This station is one of the three southern terminals for the A train. Although this is a "south" terminal in railroad directions (considering the Eighth Avenue Line in Manhattan as north–south), Liberty Avenue underneath runs geographically west-southwest to east-northeast, so a train approaching the "south" is actually traveling east-northeast, or more north than south. The A train stops here at all times except nights, running to Brooklyn and Manhattan; a shuttle train to Euclid Avenue serves the station during late nights. The station is the eastern terminus for all service; the next stop to the west (railroad south) is 111th Street.

This station has one island platform and two tracks. The tracks at the geographic north end of the station end at bumper blocks.
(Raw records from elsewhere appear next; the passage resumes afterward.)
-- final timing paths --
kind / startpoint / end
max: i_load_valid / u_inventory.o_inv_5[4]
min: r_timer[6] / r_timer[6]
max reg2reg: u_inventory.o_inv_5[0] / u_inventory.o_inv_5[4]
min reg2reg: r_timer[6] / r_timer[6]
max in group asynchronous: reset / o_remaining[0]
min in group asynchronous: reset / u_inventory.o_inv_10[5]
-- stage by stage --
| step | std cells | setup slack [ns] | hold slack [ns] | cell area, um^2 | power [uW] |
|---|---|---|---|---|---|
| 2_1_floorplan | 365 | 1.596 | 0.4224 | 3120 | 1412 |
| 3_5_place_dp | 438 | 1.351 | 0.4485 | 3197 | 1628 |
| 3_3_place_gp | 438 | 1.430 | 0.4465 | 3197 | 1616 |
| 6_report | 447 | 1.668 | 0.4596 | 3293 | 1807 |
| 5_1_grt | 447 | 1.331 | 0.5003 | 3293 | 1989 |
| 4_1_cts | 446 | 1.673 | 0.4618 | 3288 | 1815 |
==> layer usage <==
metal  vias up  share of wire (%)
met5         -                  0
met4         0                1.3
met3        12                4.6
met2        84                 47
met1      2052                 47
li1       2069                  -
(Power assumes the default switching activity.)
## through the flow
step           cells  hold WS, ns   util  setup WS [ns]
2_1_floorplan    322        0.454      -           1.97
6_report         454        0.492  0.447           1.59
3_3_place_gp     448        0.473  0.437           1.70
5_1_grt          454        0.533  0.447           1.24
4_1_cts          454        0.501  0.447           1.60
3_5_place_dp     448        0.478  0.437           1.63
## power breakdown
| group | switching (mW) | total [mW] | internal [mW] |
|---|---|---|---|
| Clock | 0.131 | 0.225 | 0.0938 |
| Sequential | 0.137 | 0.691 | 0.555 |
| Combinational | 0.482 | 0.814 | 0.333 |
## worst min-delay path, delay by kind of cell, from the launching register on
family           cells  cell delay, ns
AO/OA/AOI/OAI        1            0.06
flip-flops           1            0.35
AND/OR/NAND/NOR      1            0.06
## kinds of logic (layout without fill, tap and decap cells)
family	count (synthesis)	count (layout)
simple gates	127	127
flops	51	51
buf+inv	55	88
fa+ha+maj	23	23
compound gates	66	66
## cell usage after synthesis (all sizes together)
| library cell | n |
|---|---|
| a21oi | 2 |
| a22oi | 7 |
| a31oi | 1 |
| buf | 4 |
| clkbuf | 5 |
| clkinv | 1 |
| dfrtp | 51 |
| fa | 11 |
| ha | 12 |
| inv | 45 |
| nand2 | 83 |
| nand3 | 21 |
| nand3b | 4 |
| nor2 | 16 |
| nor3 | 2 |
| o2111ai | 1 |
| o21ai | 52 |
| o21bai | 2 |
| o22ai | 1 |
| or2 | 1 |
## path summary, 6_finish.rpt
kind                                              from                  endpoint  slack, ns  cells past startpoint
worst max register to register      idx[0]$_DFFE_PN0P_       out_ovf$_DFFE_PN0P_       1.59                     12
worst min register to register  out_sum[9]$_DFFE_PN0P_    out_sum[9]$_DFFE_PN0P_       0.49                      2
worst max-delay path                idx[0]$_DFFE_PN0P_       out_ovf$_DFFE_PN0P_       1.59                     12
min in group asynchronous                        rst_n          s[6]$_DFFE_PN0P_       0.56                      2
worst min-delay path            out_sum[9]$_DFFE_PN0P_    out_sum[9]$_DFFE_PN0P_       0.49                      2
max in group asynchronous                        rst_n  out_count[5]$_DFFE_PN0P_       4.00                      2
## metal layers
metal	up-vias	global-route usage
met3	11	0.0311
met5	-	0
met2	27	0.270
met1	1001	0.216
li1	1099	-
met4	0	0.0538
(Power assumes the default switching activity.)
[src/rtl/instr_buffer.sv]
`default_nettype none
// ============================================================================
// Module      : instr_buffer
// Description : Circular instruction queue between fetch and dispatch.
//               Accepts up to N instructions per cycle (all-or-nothing),
//               presents the oldest up to N in program order, retires the
//               number dispatch reports (clamped), and empties on flush.
// Revision    : 1.0 - initial release
// ============================================================================
module instr_buffer #(
    parameter int N      = 3,
    parameter int DEPTH  = 8,
    parameter int INST_W = 32,
    parameter int PC_W   = 32,
    parameter int CNT_W  = $clog2(N + 1),
    parameter int OCC_W  = $clog2(DEPTH + 1)
) (
    input  logic                clock,
    input  logic                reset,
    input  logic [N*INST_W-1:0] in_inst,
    input  logic [N*PC_W-1:0]   in_pc,
    input  logic [N-1:0]        in_pred_taken,
    input  logic [CNT_W-1:0]    in_count,
    output logic                in_accept,
    output logic [CNT_W-1:0]    spots,
    output logic [N*INST_W-1:0] out_inst,
    output logic [N*PC_W-1:0]   out_pc,
    output logic [N-1:0]        out_pred_taken,
    output logic [CNT_W-1:0]    out_count,
    input  logic [CNT_W-1:0]    num_dispatched,
    input  logic                flush,
    output logic [OCC_W-1:0]    occupancy
);

    localparam int            PTR_W   = $clog2(DEPTH);
    localparam logic [OCC_W-1:0] c_depth = OCC_W'(DEPTH);
    localparam logic [OCC_W-1:0] c_n_occ = OCC_W'(N);

    // Storage array (never cleared; validity is tracked by the pointers)
    logic [INST_W-1:0] r_mem_inst [DEPTH];
    logic [PC_W-1:0]   r_mem_pc   [DEPTH];
    logic              r_mem_pt   [DEPTH];

    logic [PTR_W-1:0]  r_head;
    logic [PTR_W-1:0]  r_tail;
    logic [OCC_W-1:0]  r_count;

    logic [OCC_W-1:0]  w_free;
    logic [CNT_W-1:0]  w_enq;
    logic [CNT_W-1:0]  w_deq;

    // Free space is judged on the current count only; same-cycle dequeues
    // do not make room for the incoming packet.
    assign w_free    = c_depth - r_count;
    assign in_accept = (OCC_W'(in_count) <= w_free) && !flush && !reset;
    assign spots     = (w_free > c_n_occ)  ? CNT_W'(N) : CNT_W'(w_free);
    assign out_count = (r_count > c_n_occ) ? CNT_W'(N) : CNT_W'(r_count);
    assign occupancy = r_count;

    assign w_enq = in_accept ? in_count : '0;
    // Over-reports from dispatch are clamped to what is actually visible
    assign w_deq = (num_dispatched > out_count) ? out_count : num_dispatched;

    // Output window: lane i reads entry (head+i) mod DEPTH, zero beyond out_count
    generate
        for (genvar gi = 0; gi < N; gi++) begin : g_out_lane
            logic [PTR_W-1:0] w_idx;
            logic             w_valid;
            assign w_idx   = r_head + PTR_W'(gi);
            assign w_valid = (CNT_W'(gi) < out_count);
            assign out_inst[gi*INST_W +: INST_W] = w_valid ? r_mem_inst[w_idx] : '0;
            assign out_pc[gi*PC_W +: PC_W]       = w_valid ? r_mem_pc[w_idx]   : '0;
            assign out_pred_taken[gi]            = w_valid & r_mem_pt[w_idx];
        end
    endgenerate

    // Pointer and occupancy update; reset and flush both empty the queue
    always_ff @(posedge clock) begin
        if (reset || flush) begin
            r_head  <= '0;
            r_tail  <= '0;
            r_count <= '0;
        end else begin
            r_tail  <= r_tail + PTR_W'(w_enq);
            r_head  <= r_head + PTR_W'(w_deq);
            r_count <= r_count + OCC_W'(w_enq) - OCC_W'(w_deq);
        end
    end

    // Write accepted lanes at consecutive slots from tail (gated by in_accept)
    always_ff @(posedge clock) begin
        for (int i = 0; i < N; i++) begin
            if (CNT_W'(i) < w_enq) begin
                r_mem_inst[r_tail + PTR_W'(i)] <= in_inst[i*INST_W +: INST_W];
                r_mem_pc[r_tail + PTR_W'(i)]   <= in_pc[i*PC_W +: PC_W];
                r_mem_pt[r_tail + PTR_W'(i)]   <= in_pred_taken[i];
            end
        end
    end

endmodule
`default_nettype wire
[src/rtl/pw_utmi_tx.sv]
// pw_utmi_tx: UTMI+ transmit engine. Switches the PHY from non-driving to
// normal opmode, streams a valid/ready byte source (PID first) onto
// fe_data/fe_txvalid under the fe_txready handshake, then holds an
// inter-packet gap before releasing the bus.
// Optional feature macro: PW_UTMI_TX_CRC16_EN (appends CRC16 to data PIDs).
// Ports:
//   fe_clk, reset_n                  clock, async active-low reset
//   I_enable, I_abort                start permit (IDLE only), packet abort
//   I_data, I_valid, I_last, O_ready byte source handshake
//   O_fe_data, O_fe_data_oe          PHY data and its output enable
//   O_fe_txvalid, I_fe_txready       UTMI transmit handshake
//   I_fe_rxactive                    blocks starting a packet
//   O_fe_opmode                      01 non-driving, 00 normal
//   O_busy, O_done, O_error          status, one-cycle pulses
//   O_byte_count                     bytes handed to the PHY, saturating
module pw_utmi_tx #(
  parameter int unsigned pSETTLE_CYCLES = 4,
  parameter int unsigned pIPG_CYCLES    = 8,
  parameter int unsigned pTIMEOUT_WIDTH = 12,
  parameter int unsigned pCOUNT_WIDTH   = 16
) (
  input  logic                    fe_clk,
  input  logic                    reset_n,
  input  logic                    I_enable,
  input  logic                    I_abort,
  input  logic [7:0]              I_data,
  input  logic                    I_valid,
  input  logic                    I_last,
  output logic                    O_ready,
  output logic [7:0]              O_fe_data,
  output logic                    O_fe_data_oe,
  output logic                    O_fe_txvalid,
  input  logic                    I_fe_txready,
  input  logic                    I_fe_rxactive,
  output logic [1:0]              O_fe_opmode,
  output logic                    O_busy,
  output logic                    O_done,
  output logic                    O_error,
  output logic [pCOUNT_WIDTH-1:0] O_byte_count
);

  localparam int unsigned PHASE_MAX = (pSETTLE_CYCLES > pIPG_CYCLES) ? pSETTLE_CYCLES : pIPG_CYCLES;
  localparam int unsigned PHASE_W   = $clog2(PHASE_MAX + 1);

`ifdef PW_UTMI_TX_CRC16_EN
  typedef enum logic [2:0] {S_IDLE, S_SETTLE, S_SEND, S_CRC_LO, S_CRC_HI, S_EOP, S_GAP} state_t;
`else
  typedef enum logic [2:0] {S_IDLE, S_SETTLE, S_SEND, S_EOP, S_GAP} state_t;
`endif

  state_t                    state, state_d;
  logic [1:0]                opmode_d;
  logic [7:0]                fe_data_d;
  logic                      oe_d, txvalid_d, busy_d, done_d, error_d;
  logic [pCOUNT_WIDTH-1:0]   count_d;
  logic                      hold_valid, hold_valid_d;
  logic                      hold_last, hold_last_d;
  logic                      last_taken, last_taken_d;
  logic [PHASE_W-1:0]        pcnt, pcnt_d;
  logic [pTIMEOUT_WIDTH-1:0] tcnt, tcnt_d, tcnt_inc;
  logic                      accept, consume, timeout_hit, count_sat;
`ifdef PW_UTMI_TX_CRC16_EN
  logic [15:0]               crc, crc_d;
  logic                      pid_seen, pid_seen_d;
  logic                      crc_app, crc_app_d;

  // Reflected CRC16 (poly 0xA001), one byte LSB-first.
  function automatic logic [15:0] crc16_byte(input logic [15:0] c, input logic [7:0] d);
    logic [15:0] r;
    r = c;
    for (int i = 0; i < 8; i++) begin
      r = (r[0] ^ d[i]) ? ((r >> 1) ^ 16'hA001) : (r >> 1);
    end
    return r;
  endfunction
`endif

  // Abort takes priority, so a byte offered on an abort cycle is not swallowed.
  assign O_ready     = (state == S_SEND) && !I_abort && !last_taken &&
                       (!hold_valid || (O_fe_txvalid && I_fe_txready));
  assign accept      = I_valid && O_ready;
  assign consume     = O_fe_txvalid && I_fe_txready;
  assign tcnt_inc    = tcnt + pTIMEOUT_WIDTH'(1);
  assign timeout_hit = (tcnt_inc == '1);
  assign count_sat   = (O_byte_count == '1);

  // Next-state and datapath logic.
  always_comb begin
    state_d      = state;
    opmode_d     = O_fe_opmode;
    fe_data_d    = O_fe_data;
    oe_d         = O_fe_data_oe;
    txvalid_d    = O_fe_txvalid;
    done_d       = 1'b0;
    error_d      = 1'b0;
    count_d      = O_byte_count;
    hold_valid_d = hold_valid;
    hold_last_d  = hold_last;
    last_taken_d = last_taken;
    pcnt_d       = pcnt;
    tcnt_d       = tcnt;
`ifdef PW_UTMI_TX_CRC16_EN
    crc_d        = crc;
    pid_seen_d   = pid_seen;
    crc_app_d    = crc_app;
`endif

    case (state)
      S_IDLE: begin
        if (I_enable && I_valid && !I_fe_rxactive) begin
          state_d      = S_SETTLE;
          opmode_d     = 2'b00;
          oe_d         = 1'b1;
          count_d      = '0;
          pcnt_d       = '0;
          tcnt_d       = '0;
          hold_valid_d = 1'b0;
          hold_last_d  = 1'b0;
          last_taken_d = 1'b0;
`ifdef PW_UTMI_TX_CRC16_EN
          crc_d        = 16'hFFFF;
          pid_seen_d   = 1'b0;
          crc_app_d    = 1'b0;
`endif
        end
      end

      S_SETTLE: begin
        if (pcnt == PHASE_W'(pSETTLE_CYCLES - 1)) begin
          state_d = S_SEND;
          pcnt_d  = '0;
        end else begin
          pcnt_d = pcnt + PHASE_W'(1);
        end
      end

      S_SEND: begin
        if (accept) begin
          fe_data_d   = I_data;
          hold_last_d = I_last;
          if (I_last) last_taken_d = 1'b1;
`ifdef PW_UTMI_TX_CRC16_EN
          if (!pid_seen) begin
            pid_seen_d = 1'b1;
            crc_app_d  = (I_data[1:0] == 2'b11);
          end else begin
            crc_d = crc16_byte(crc, I_data);
          end
`endif
        end
        if (consume) begin
          count_d = count_sat ? O_byte_count : O_byte_count + pCOUNT_WIDTH'(1);
          tcnt_d  = '0;
          if (hold_last) begin
            hold_valid_d = 1'b0;
`ifdef PW_UTMI_TX_CRC16_EN
            if (crc_app) begin
              state_d   = S_CRC_LO;
              fe_data_d = ~crc[7:0];
            end else begin
              state_d   = S_EOP;
              txvalid_d = 1'b0;
              oe_d      = 1'b0;
            end
`else
            state_d   = S_EOP;
            txvalid_d = 1'b0;
            oe_d      = 1'b0;
`endif
          end else if (!accept) begin
            // Underrun: PHY took the byte but nothing stands behind it.
            state_d      = S_GAP;
            pcnt_d       = '0;
            error_d      = 1'b1;
            txvalid_d    = 1'b0;
            oe_d         = 1'b0;
            hold_valid_d = 1'b0;
          end else begin
            hold_valid_d = 1'b1;
          end
        end else begin
          if (accept) begin
            hold_valid_d = 1'b1;
            txvalid_d    = 1'b1;
          end
          if (O_fe_txvalid) begin
            tcnt_d = tcnt_inc;
            if (timeout_hit) begin
              state_d      = S_GAP;
              pcnt_d       = '0;
              error_d      = 1'b1;
              txvalid_d    = 1'b0;
              oe_d         = 1'b0;
              hold_valid_d = 1'b0;
            end
          end
        end
      end

`ifdef PW_UTMI_TX_CRC16_EN
      S_CRC_LO, S_CRC_HI: begin
        if (consume) begin
          count_d = count_sat ? O_byte_count : O_byte_count + pCOUNT_WIDTH'(1);
          tcnt_d  = '0;
          if (state == S_CRC_LO) begin
            state_d   = S_CRC_HI;
            fe_data_d = ~crc[15:8];
          end else begin
            state_d   = S_EOP;
            txvalid_d = 1'b0;
            oe_d      = 1'b0;
          end
        end else begin
          tcnt_d = tcnt_inc;
          if (timeout_hit) begin
            state_d   = S_GAP;
            pcnt_d    = '0;
            error_d   = 1'b1;
            txvalid_d = 1'b0;
            oe_d      = 1'b0;
          end
        end
      end
`endif

      S_EOP: begin
        // PHY drops txready once it has finished the EOP.
        if (!I_fe_txready) begin
          state_d = S_GAP;
          pcnt_d  = '0;
          done_d  = 1'b1;
        end else begin
          tcnt_d = tcnt_inc;
          if (timeout_hit) begin
            state_d = S_GAP;
            pcnt_d  = '0;
            error_d = 1'b1;
          end
        end
      end

      S_GAP: begin
        if (pcnt == PHASE_W'(pIPG_CYCLES - 1)) begin
          state_d  = S_IDLE;
          opmode_d = 2'b01;
          pcnt_d   = '0;
        end else begin
          pcnt_d = pcnt + PHASE_W'(1);
        end
      end

      default: state_d = S_IDLE;
    endcase

    // Abort overrides everything in the active states, including a last-byte consume.
    if (I_abort && (state != S_IDLE) && (state != S_GAP)) begin
      state_d      = S_GAP;
      pcnt_d       = '0;
      error_d      = 1'b1;
      done_d       = 1'b0;
      txvalid_d    = 1'b0;
      oe_d         = 1'b0;
      hold_valid_d = 1'b0;
      hold_last_d  = 1'b0;
      fe_data_d    = 8'h00;
      count_d      = O_byte_count;
    end

    busy_d = (state_d != S_IDLE);
  end

  // State and output registers.
  always_ff @(posedge fe_clk or negedge reset_n) begin
    if (!reset_n) begin
      state        <= S_IDLE;
      O_fe_opmode  <= 2'b01;
      O_fe_data    <= 8'h00;
      O_fe_data_oe <= 1'b0;
      O_fe_txvalid <= 1'b0;
      O_busy       <= 1'b0;
      O_done       <= 1'b0;
      O_error      <= 1'b0;
      O_byte_count <= '0;
      hold_valid   <= 1'b0;
      hold_last    <= 1'b0;
      last_taken   <= 1'b0;
      pcnt         <= '0;
      tcnt         <= '0;
`ifdef PW_UTMI_TX_CRC16_EN
      crc          <= 16'hFFFF;
      pid_seen     <= 1'b0;
      crc_app      <= 1'b0;
`endif
    end else begin
      state        <= state_d;
      O_fe_opmode  <= opmode_d;
      O_fe_data    <= fe_data_d;
      O_fe_data_oe <= oe_d;
      O_fe_txvalid <= txvalid_d;
      O_busy       <= busy_d;
      O_done       <= done_d;
      O_error      <= error_d;
      O_byte_count <= count_d;
      hold_valid   <= hold_valid_d;
      hold_last    <= hold_last_d;
      last_taken   <= last_taken_d;
      pcnt         <= pcnt_d;
      tcnt         <= tcnt_d;
`ifdef PW_UTMI_TX_CRC16_EN
      crc          <= crc_d;
      pid_seen     <= pid_seen_d;
      crc_app      <= crc_app_d;
`endif
    end
  end

endmodule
At the geographic south end of the station, the line splits from two tracks to three. The middle express track is not currently used in revenue service.

===Exits===
The full-time entrance is at the geographic east end of the station. Three doors lead to a staircase, which descends to an enclosed station house. Past the bumper blocks, an elevator also provides access to that station house. Outside fare control, staircases descend to either western corner of Liberty Avenue and Lefferts Boulevard, while another elevator descends to the northwestern corner of the intersection.

The exits at the opposite end have HEET access, with a mezzanine that leads to either western corner of Liberty Avenue and 116th Street, with various offices and transit employee facilities. This mezzanine was renovated by an in-house contract in 1999. The tile colors here are light beige with dark green accents, installed in 1997.